AimsHeart failure with preserved ejection fraction (HFpEF), is a global health problem lacking disease-modifying therapeutic options, reflecting a lack of predictive models for preclinical drug testing. Aligned with FDA Modernization Act 2.0, we aimed to create the first in vitro human-specific mini-heart models of HFpEF, and to test the efficacy of a candidate gene therapy to improve cardiac kinetics and correct the disease phenotype. Methods and ResultsHealthy human pluripotent stem cell-derived ventricular cardiomyocytes were used to bioengineer beating cardiac tissue strips and pumping cardiac chambers.
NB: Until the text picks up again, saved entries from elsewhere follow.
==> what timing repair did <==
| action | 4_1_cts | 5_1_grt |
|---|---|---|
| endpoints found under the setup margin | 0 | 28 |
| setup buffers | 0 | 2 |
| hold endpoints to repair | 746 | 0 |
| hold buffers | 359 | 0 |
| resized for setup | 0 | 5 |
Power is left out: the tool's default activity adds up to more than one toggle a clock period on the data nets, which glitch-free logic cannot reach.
$ cat src/rtl/zbt_pkg.sv
// Package: shared helpers for the pipelined burst SRAM.
// Assumes bursts are four words long and stepped on address bits 1:0.
package zbt_pkg;

    // Low two address bits of burst word 'step' from start 'base'
    function automatic logic [1:0] burst_lo(input logic [1:0] base,
                                            input logic [1:0] step,
                                            input logic       linear);
        return linear ? (base + step) : (base ^ step);
    endfunction

endpackage

$ cat src/rtl/zbt_burst_ctrl.sv
// Burst controller: turns each enabled edge into at most one access request.
// A load takes the pins directly. An advance steps a 2-bit counter and reuses
// the direction and order captured at load. Assumes ADDR_W >= 3.
module zbt_burst_ctrl #(
    parameter int ADDR_W = 6,
    parameter int BYTES  = 4
) (
    input  logic              clk,
    input  logic              rst_n,
    input  logic              ce,
    input  logic              load,
    input  logic              sel,
    input  logic              rd_nwr,
    input  logic              lin_order,
    input  logic [BYTES-1:0]  bw_n,
    input  logic [ADDR_W-1:0] addr,
    output logic              req_vld,
    output logic              req_wr,
    output logic [ADDR_W-1:0] req_addr,
    output logic [BYTES-1:0]  req_be
);
    import zbt_pkg::*;

    logic              act_q;
    logic              wr_q;
    logic              lin_q;
    logic [ADDR_W-1:0] base_q;
    logic [1:0]        cnt_q;
    logic [1:0]        step;

    assign step = cnt_q + 2'd1;

    // Select the request for this edge: fresh load or next burst word
    always_comb begin
        req_be = ~bw_n;
        if (load) begin
            req_vld  = sel;
            req_wr   = ~rd_nwr;
            req_addr = addr;
        end else begin
            req_vld  = act_q;
            req_wr   = wr_q;
            req_addr = {base_q[ADDR_W-1:2], burst_lo(base_q[1:0], step, lin_q)};
        end
    end

    // Hold burst state; capture it at load and step it on advance
    always_ff @(posedge clk) begin
        if (!rst_n) begin
            act_q <= 1'b0;
            cnt_q <= 2'd0;
        end else if (ce) begin
            if (load) begin
                act_q  <= sel;
                wr_q   <= ~rd_nwr;
                lin_q  <= lin_order;
                base_q <= addr;
                cnt_q  <= 2'd0;
            end else if (act_q) begin
                cnt_q <= step;
            end
        end
    end

endmodule

$ cat src/rtl/zbt_store.sv
// Storage array split into independent byte lanes, with a write-to-read bypass.
// The read port is combinational. When the word being written on this edge
// matches the read address, the enabled bytes come from the write data.
// Contents are never reset.
module zbt_store #(
    parameter int ADDR_W = 6,
    parameter int BYTES  = 4,
    parameter int BYTE_W = 9
) (
    input  logic                    clk,
    input  logic                    ce,
    input  logic                    wr_en,
    input  logic [ADDR_W-1:0]       wr_addr,
    input  logic [BYTES-1:0]        wr_be,
    input  logic [BYTES*BYTE_W-1:0] wr_data,
    input  logic [ADDR_W-1:0]       rd_addr,
    output logic [BYTES*BYTE_W-1:0] rd_data
);
    localparam int DEPTH = 1 << ADDR_W;

    logic hit;
    assign hit = wr_en && (wr_addr == rd_addr);

    for (genvar b = 0; b < BYTES; b++) begin : g_lane
        logic [BYTE_W-1:0] lane [DEPTH];

        // Commit this lane when its byte enable is set
        always_ff @(posedge clk) begin
            if (ce && wr_en && wr_be[b]) begin
                lane[wr_addr] <= wr_data[b*BYTE_W +: BYTE_W];
            end
        end

        // Read this lane, bypassing the in-flight write byte
        always_comb begin
            rd_data[b*BYTE_W +: BYTE_W] = (hit && wr_be[b]) ?
                wr_data[b*BYTE_W +: BYTE_W] : lane[rd_addr];
        end
    end

endmodule

$ cat src/rtl/zbt_sram.sv
// Top of the pipelined burst SRAM.
// Stage 1 holds the request taken at the load/advance edge. Stage 2 reads the
// array, with forwarding. The output slot takes read data on the next edge, so
// results appear two enabled edges after the address. Writes commit with din
// when the request leaves stage 2. cen_n high freezes every register.
module zbt_sram #(
    parameter int ADDR_W = 6,
    parameter int BYTES  = 4,
    parameter int BYTE_W = 9
) (
    input  logic                    clk,
    input  logic                    rst_n,
    input  logic                    cen_n,
    input  logic                    cs1_n,
    input  logic                    cs2,
    input  logic                    cs3_n,
    input  logic                    adv_nld,
    input  logic                    rd_nwr,
    input  logic [BYTES-1:0]        bw_n,
    input  logic [ADDR_W-1:0]       addr,
    input  logic [BYTES*BYTE_W-1:0] din,
    input  logic                    oe_n,
    input  logic                    lin_order,
    output logic [BYTES*BYTE_W-1:0] dout,
    output logic                    dout_vld
);
    localparam int DATA_W = BYTES * BYTE_W;

    logic              ce;
    logic              sel;
    logic              req_vld;
    logic              req_wr;
    logic [ADDR_W-1:0] req_addr;
    logic [BYTES-1:0]  req_be;

    logic              s1_vld, s1_wr;
    logic [ADDR_W-1:0] s1_addr;
    logic [BYTES-1:0]  s1_be;
    logic              s2_vld, s2_wr;
    logic [ADDR_W-1:0] s2_addr;
    logic [BYTES-1:0]  s2_be;
    logic [DATA_W-1:0] s2_rdata;
    logic [DATA_W-1:0] rd_word;
    logic              dq_vld;
    logic [DATA_W-1:0] dq_data;

    assign ce  = ~cen_n;
    assign sel = ~cs1_n & cs2 & ~cs3_n;

    zbt_burst_ctrl #(.ADDR_W(ADDR_W), .BYTES(BYTES)) u_burst (
        .clk       (clk),
        .rst_n     (rst_n),
        .ce        (ce),
        .load      (~adv_nld),
        .sel       (sel),
        .rd_nwr    (rd_nwr),
        .lin_order (lin_order),
        .bw_n      (bw_n),
        .addr      (addr),
        .req_vld   (req_vld),
        .req_wr    (req_wr),
        .req_addr  (req_addr),
        .req_be    (req_be)
    );

    zbt_store #(.ADDR_W(ADDR_W), .BYTES(BYTES), .BYTE_W(BYTE_W)) u_store (
        .clk     (clk),
        .ce      (ce),
        .wr_en   (s2_vld & s2_wr),
        .wr_addr (s2_addr),
        .wr_be   (s2_be),
        .wr_data (din),
        .rd_addr (s1_addr),
        .rd_data (rd_word)
    );

    // Valid flags of both stages and the output slot; cleared by reset
    always_ff @(posedge clk) begin
        if (!rst_n) begin
            s1_vld <= 1'b0;
            s2_vld <= 1'b0;
            dq_vld <= 1'b0;
        end else if (ce) begin
            s1_vld <= req_vld;
            s2_vld <= s1_vld;
            dq_vld <= s2_vld & ~s2_wr;
        end
    end

    // Payload of the stages and the output slot; frozen when cen_n is high
    always_ff @(posedge clk) begin
        if (ce) begin
            s1_wr    <= req_wr;
            s1_addr  <= req_addr;
            s1_be    <= req_be;
            s2_wr    <= s1_wr;
            s2_addr  <= s1_addr;
            s2_be    <= s1_be;
            s2_rdata <= rd_word;
            if (s2_vld && !s2_wr) begin
                dq_data <= s2_rdata;
            end
        end
    end

    // Drive the output only with valid read data and oe_n low
    always_comb begin
        dout_vld = ~oe_n & dq_vld;
        dout     = dout_vld ? dq_data : '0;
    end

endmodule

$ cat config.mk
export PLATFORM = sky130hd
export DESIGN_NAME = zbt_sram
export DESIGN_NICKNAME = d
export VERILOG_FILES = /design/src/rtl/zbt_pkg.sv /design/src/rtl/zbt_burst_ctrl.sv /design/src/rtl/zbt_store.sv /design/src/rtl/zbt_sram.sv
export SDC_FILE = /design/constraint.sdc
export NUM_CORES = 2
export LEC_CHECK = 0
export CAP_MARGIN = 20
export CORE_UTILIZATION = 50
export DETAILED_ROUTE_END_ITERATION = 8
export DONT_BUFFER_PORTS = 1
export GPL_ROUTABILITY_DRIVEN = 0
export SYNTH_ARGS = -nofsm -noshare
export SYNTH_HDL_FRONTEND = slang
export SYNTH_HIERARCHICAL = 1
export SYNTH_SLANG_ARGS = --single-unit
$ cat constraint.sdc
create_clock -name clk -period 6 [get_ports clk]
set_input_delay 0.6 -clock clk [delete_from_list [all_inputs] [get_ports clk]]
set_output_delay 0.6 -clock clk [all_outputs]
set_load 0.02 [all_outputs]
# Word-level counts from Yosys, hierarchy flattened
# Memory sizes are Yosys's and may differ from the RTL's. A register that Yosys moved wholly into a read port is not among the register bits.
# Cells that the tools add are included.
# word_totals
mem_bits_rw,2304
rom_bits,0
latchBits,0
register_bits,71
output_inout_bits,37
n_memories,4
input_bits,56
# mem_list
name,words,word_bits,rd,rd_ports_with_merged_regs,wr,line,rtl
u_store.g_lane[0].lane,64,9,1,1,1,zbt_store.sv:25,logic [BYTE_W-1:0] lane [DEPTH];
u_store.g_lane[1].lane,64,9,1,1,1,zbt_store.sv:25,
u_store.g_lane[2].lane,64,9,1,1,1,zbt_store.sv:25,
u_store.g_lane[3].lane,64,9,1,1,1,zbt_store.sv:25,
# op_classes
multipliers,0
eq_ne,1
order_cmp,0
mux,14
n_reduce_logical,16
shift,0
add_sub_neg,2
div_mod_pow,0
bitwise_logic,14
# ops
operator,count
$mux W36,1
$mux W1,9
$reduce_and A2 Y1,4
$not A1 Y1,7
$logic_and A1 B1 Y1,6
$mux W2,3
$mux W6,1
$and A1 B1 Y1,5
$logic_not A1 Y1,5
$not A4 Y4,1
$reduce_and A3 Y1,1
$add A2 B1 Y2 const B,1
$add A2 B2 Y2,1
$ne A2 B1 Y1 const B,1
$xor A2 B2 Y2,1

# Depth between registers and ports, before layout
# depth
word_depth,5
depth_mapped,10
ltp_nobuf,5

# Modules after synthesis
# Netlist, hierarchy kept.
# modules_own_cells
mod,area_per_inst_um2,cells_per_inst,instances
zbt_store,89331.9,4376,1
zbt_sram,3246.9,149,1
zbt_burst_ctrl,553.0,43,1

# Worst setup path after synthesis
# Ideal clock, no wire load.
# synth_path
kind,input to register
from,input port cen_n
to,memory u_store.g_lane[2].lane[10][0] (enable)
arrival_ps,3125
path_buffers,1
setup_ps,374
setup_slack_ps,2501
path_stages,4
required_time_ps,5626
path_cell_list,inv_1 -> nand3_1 -> clkbuf_1 -> nor2_1
# synth_between
elab_chain_len,5
# synth_lines
element,line,rtl
"start, declared",zbt_sram.sv:13,"input logic cen_n,"
$not A1 Y1 (no source line),-,
$logic_and A1 B1 Y1 (2 in a row),zbt_store.sv:29,if (ce && wr_en && wr_be[b]) begin
$mux W1,zbt_store.sv:29,
$mux W1 (not written as such),zbt_store.sv:30,lane[wr_addr] <= wr_data[b*BYTE_W +: BYTE_W];
"end, declared",zbt_store.sv:25,
# No other way between the ends.

==> results.json <==
{
  "antenna_found_initial": 11,
  "cts_buffers": 236,
  "rsz0062_at_grt": "false",
  "drt-total-wl_um": 258000,
  "syn_nets": 4625,
  "r2r_start": "s1_addr[0]",
  "cts_setup_buffers": 0,
  "hpwl_um": 153000,
  "synth_edf_count": 2406,
  "yosysWarnings": 6,
  "skew_ns": 0.0474,
  "die_w_um": 434,
  "min_to": "s1_addr[2]",
  "worst_pin_slew_ns": 1.16,
  "ir_drop_mv": 0.276,
  "worstHoldStart": "addr[2]",
  "placed_area_um2": 96000,
  "placedCellCount": 6873,
  "p_leak_nw": 32.5,
  "synth_seq_area_share": 0.777,
  "status": "completed",
  "dr_total_vias": 47000,
  "synth_area_per_cell_um2": 20.4,
  "startpoint": "s1_addr[0]",
  "dr.pass1.iters": 7,
  "setup_viol": 0,
  "dieArea_um2": 188000,
  "area_delta_synth_final_pct": 12.3,
  "stdcell_area_um2": 105000,
  "grt_start_max_net_pins": 117,
  "core_um2": 185000,
  "port_buffers": 0,
  "min_path_type": "input port to register",
  "fin_crit_sh": 0.657,
  "regToRegEndpoint": "s2_rdata[6]",
  "setup_tns_ns": 0,
  "holdPathStages": 1,
  "synthesis.area_um2": 93100,
  "drt-initial-drc-count": 6194,
  "cp_max_fo": 23,
  "drv_slew": 0,
  "root_buffer": "clkbuf_16",
  "setup_ws_ns": 2.06,
  "grt_pass1_vias": 45700,
  "fmax_ghz": 0.254,
  "ys.flop_type": "edfxtp_1",
  "crit_required_ns": 6.59,
  "synth-seq-cells": 2412,
  "drive_above_1_share": 0.213,
  "fill_cells": 13800,
  "slew_headroom": 0.227,
  "clkSinkCount": 2412,
  "p_per_area_nw_per_um2": 331,
  "synthCells": 4568,
  "worstRegToRegCells": 7,
  "ioPinCount": 93,
  "vias_per_cell": 6.35,
  "async_reset_ff_frac": 0,
  "initial_core_util": 0.503,
  "wl_per_cell_um": 35.0,
  "clockBufferDepth": 3,
  "route.detailed.drc": 0,
  "final_cell_mix": "2406 x edfxtp_1, 434 x mux4_2, 293 x nor2_1",
  "rows": 158,
  "clkTransAtPathRegs_ns": 0.06,
  "startpoint_type": "register",
  "r2r_slack_ns": 2.06,
  "grt_use_total": 0.277,
  "final_common_cell": "edfxtp_1",
  "cp.arrival_ns": 4.54,
  "drtAntennaViolNets": 0,
  "crit_type": "register to register",
  "yosysUniqueCellTypes": 63,
  "hold_viol": 0,
  "endpoint_kind": "register",
  "nets": 4766,
  "cap_violations": 0,
  "clk_latency_ns": 0.89,
  "overflow": 0,
  "stdcell_count": 7392,
  "postCtsResizedCells": 0,
  "grt_first_pass_wirelength_um": 360000,
  "chipHeight_um": 434,
  "cts_tree": "built",
  "cts-htree-levels": 4,
  "min_period_ns": 3.94,
  "ctsHoldBuffers": 66,
  "pre_cts_slack_ns": 2.07
}
[metal layers]
metal	up-vias	wire, um	track usage
li1	19200	-	-
met5	-	124	0.00572
met2	2197	122000	0.426
met4	18	9560	0.102
met3	444	22400	0.0629
met1	25100	104000	0.390
[registers in the layout, indices dropped and copies added (netlist names), 4 cells and up]
register / count
s2_addr: 6
s1_addr: 6
dq_data: 36
s2_be: 4
s2_rdata: 36
u_burst/base_q: 6
s1_be: 4
u_store/g_lane.lane: 2304
[through the flow]
step / util / hold slack [ns] / total power (W)
final: 0.565 / 0.0634 / 0.0346
after global routing: 0.565 / 0.0211 / 0.0355
after CTS: 0.564 / 0.00000128 / 0.0348
after detailed placement: 0.518 / 0.406 / 0.0205
after global placement: 0.517 / 0.403 / 0.0205
after floorplan: - / 0.400 / 0.0200
[critical path, cell delays in order (launching register included)]
cell and delay [ns]:
edfxtp_1 0.94, buf_12 0.31, buf_4 0.45, mux4_2 0.58, a22oi_1 0.28, nand2_1 0.15
a2111oi_0 0.79, nor3_1 0.09
[cells by family after synthesis]
family,count (synthesis),share of synthesized area
buf+inv,290,0.0150
compound gates,487,0.0385
simple gates,653,0.0315
fa+ha+maj,1,0.000134
xor+xnor,8,0.000900
mux,717,0.137
flops,2412,0.777
[power breakdown]
part	switching, W	internal, W	total (W)
Clock	0.00630	0.00770	0.0140
Combinational	0.00123	0.000686	0.00192
Sequential	0.0000668	0.0186	0.0187
[area by class of cell]
class / instances / area, um^2 / share of cell area
flip-flops and latches: 2412 / 72400 / 0.692
multi-input cells: 1866 / 19400 / 0.186
clock buffers: 308 / 6200 / 0.0592
well taps: 2480 / 3100 / 0.0297
repair buffers: 181 / 2430 / 0.0233
clock inverters: 126 / 1010 / 0.00965
inverters: 12 / 47.5 / 0.000454
diodes: 7 / 17.5 / 0.000167
[cell usage after synthesis, types with 4 or more instances]
| master | count | share of area |
|---|---|---|
| a32o_1 | 8 | 0.00086 |
| buf_1 | 6 | 0.00024 |
| nand3_1 | 23 | 0.0012 |
| o31ai_2 | 8 | 0.0011 |
| edfxtp_1 | 2406 | 0.78 |
| mux2i_1 | 164 | 0.018 |
| buf_6 | 12 | 0.0015 |
| o21ai_0 | 9 | 0.00048 |
| o22ai_1 | 94 | 0.0063 |
| a211oi_1 | 48 | 0.0039 |
| nor2_1 | 295 | 0.012 |
| xnor2_1 | 6 | 0.00056 |
| dfxtp_1 | 6 | 0.0013 |
| and3_1 | 4 | 0.00027 |
| buf_2 | 69 | 0.0037 |
| a22o_1 | 8 | 0.00075 |
| nand2_1 | 154 | 0.0062 |
| nand2b_1 | 7 | 0.00047 |
| nor3b_1 | 9 | 0.00073 |
| and2_1 | 40 | 0.0027 |
| nor2b_1 | 33 | 0.0022 |
| mux4_2 | 434 | 0.10 |
| nor4_1 | 8 | 0.00054 |
| mux2_2 | 119 | 0.014 |
| a2111oi_1 | 9 | 0.00097 |
| and3b_1 | 5 | 0.00047 |
| o211ai_1 | 18 | 0.0015 |
| nor3_1 | 55 | 0.0030 |
| a31oi_1 | 14 | 0.00094 |
| clkbuf_1 | 158 | 0.0064 |
| a2111oi_0 | 14 | 0.0013 |
| inv_1 | 12 | 0.00048 |
| buf_4 | 32 | 0.0026 |
| a22oi_1 | 223 | 0.018 |
| a21oi_1 | 19 | 0.0010 |
[worst max-delay path by stage]
stage,depth (start not counted),to,slack [ns]
finish,7,s2_rdata[6],2.06
floorplan,4,u_store/g_lane[2].lane[10][0],2.50
CTS,7,s2_rdata[6],2.07
global route,7,s2_rdata[6],1.91
detailed placement,7,s2_rdata[6],2.07
global placement,7,s2_rdata[19],2.00
Note: power is estimated with default switching activity, not from simulation.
When conditioned with transforming growth factor-{beta}1 and endothelin-1, these mini-heart models exhibited signature disease phenotypes of significantly elevated diastolic force and tissue stiffness, and slowed contraction and relaxation kinetics, with no significant deficit in systolic force or ejection fraction versus unconditioned controls. Bioinformatic analysis of bulk RNA sequencing data from HFpEF mini-heart models and patient ventricular samples identified downregulation of SERCA2a of the calcium signalling pathway as a key differentially expressed gene. After dosage optimization, AAV-mediated expression of SERCA2a abrogated the disease phenotype and improved the cardiac kinetics in HFpEF mini-Hearts. ConclusionsThese findings contributed to FDA approval of an ongoing first-in-human gene therapy clinical trial for HFpEF, with Fast Track designation. We conclude that such human-based disease-specific mini-heart platforms are relevant for target discovery and validation that can facilitate clinical translation of novel cardiac therapies. Translational PerspectiveHeart failure with preserved ejection fraction (HFpEF) is a significant and growing global health concern lacking disease-modifying therapeutic options, reflecting inadequate preclinical models of the disease. Aligned with FDA Modernization Act 2.0, we created the first in vitro human-specific mini-heart models of HFpEF, demonstrated phenotypic disease characteristics of elevated stiffness and slowed kinetics, showed transcriptomic consistency with HFpEF patient data, identified SERCA2a as a key downregulated gene, performed dosing titration of SERCA2a gene therapy, and showed improvement of cardiac kinetics post-treatment. The findings contributed to FDA approval of an ongoing first-in-human gene therapy clinical trial for HFpEF.